(175o) Discovering Novel Ankyrin Protein Modulators through an Optimized Yeast Surface Display System

Proteases are involved in regulating several biological processes. Thus, protease dysregulation often contributes to disease, making them critical therapeutic targets. A major objective in biomedicine has been to develop selective protease modulators. As part of this objective, there have been increased efforts to discover and engineer protein binders such as endogenous inhibitors and antibodies that inhibit proteases. These protein-based modulators are ideal modulators because they have high affinity, specificity and can be engineered. Among these proteins are Designed Ankyrin Repeat Proteins (DARPins). DARPins are synthetic antibody mimics that are much smaller (14-18 kDa) than antibodies (150 kDa), more thermostable, and can be produced in bacteria while maintaining the very strong affinity and specificity of antibodies. The current challenge with DARPin discovery methods is that they are often screened using ribosome display. Ribosome display is very good at identifying strong binders but gives no information about the potential of these binders to inhibit their target. Moreover, affinity binding high-throughput screens will often miss strong inhibitors with moderate binding affinities. This work aims to validate a new discovery method for protease inhibitory DARPins. To discover these DARPins, we have developed a High-throughput Activity Screen for the functional Reprogramming of Proteases (HARP).
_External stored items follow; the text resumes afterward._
--- src/utf8rv_out_if.sv ---
`timescale 1ns / 1ps

interface utf8rv_out_if;
  logic valid;
  logic ready;
  logic error_seen;
  logic stream_done;
  logic stream_valid;

  modport source (output valid, error_seen, stream_done, stream_valid, input ready);
  modport sink (input valid, error_seen, stream_done, stream_valid, output ready);
endinterface

--- src/utf8rv_lane.sv ---
`timescale 1ns / 1ps

module utf8rv_lane
  import utf8rv_pkg::*;
(
  input  byte_t cur,
  input  byte_t prev1,
  input  byte_t prev2,
  input  byte_t prev3,
  output logic  bad
);

  logic [1:0] own1;
  logic [1:0] own2;
  logic [1:0] own3;
  range_idx_t base_idx;
  range_idx_t adj;
  range_idx_t idx;

  always_comb begin
    own1 = owed(prev1);
    own2 = owed(prev2);
    own3 = owed(prev3);
    base_idx = {(cur >= LEAD2_MIN), 3'b000}
             | {2'b00, own1}
             | {2'b00, (own2 > 2'd1) ? own2 - 2'd1 : 2'd0}
             | {2'b00, (own3 > 2'd2) ? own3 - 2'd2 : 2'd0};
    priority if (prev1 == LEAD_E0) begin
      adj = 4'd2;
    end else if (prev1 == LEAD_ED) begin
      adj = 4'd3;
    end else if (prev1 == LEAD_F0) begin
      adj = 4'd3;
    end else if (prev1 == LEAD_F4) begin
      adj = 4'd4;
    end else begin
      adj = 4'd0;
    end
    // wraps mod 16 like the index mask
    idx = base_idx + adj;
    bad = (cur < RANGE_LO[idx]) || (cur > RANGE_HI[idx]);
  end

endmodule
HARP is a yeast surface display system that allows us to measure protease activity through interactions between a protease and its substrates within the Endoplasmic Reticulum (ER). The outcomes of protease catalytic turnovers are then secreted and displayed on the surface. These outcomes are then measured using flow cytometry after staining epitope tags with fluorescent antibodies. Using HARP, we can screen protein-based modulator libraries to measure the inhibitory potential of individual variants. Thus, rather than screening a library purely based on binding affinity, we screen for library variants that can inhibit a protease. By leveraging HARP, we were able to discover novel ankyrin protein sequences to modulate protease activity paving the way for breakthroughs in the field of protease modulation for therapeutic use.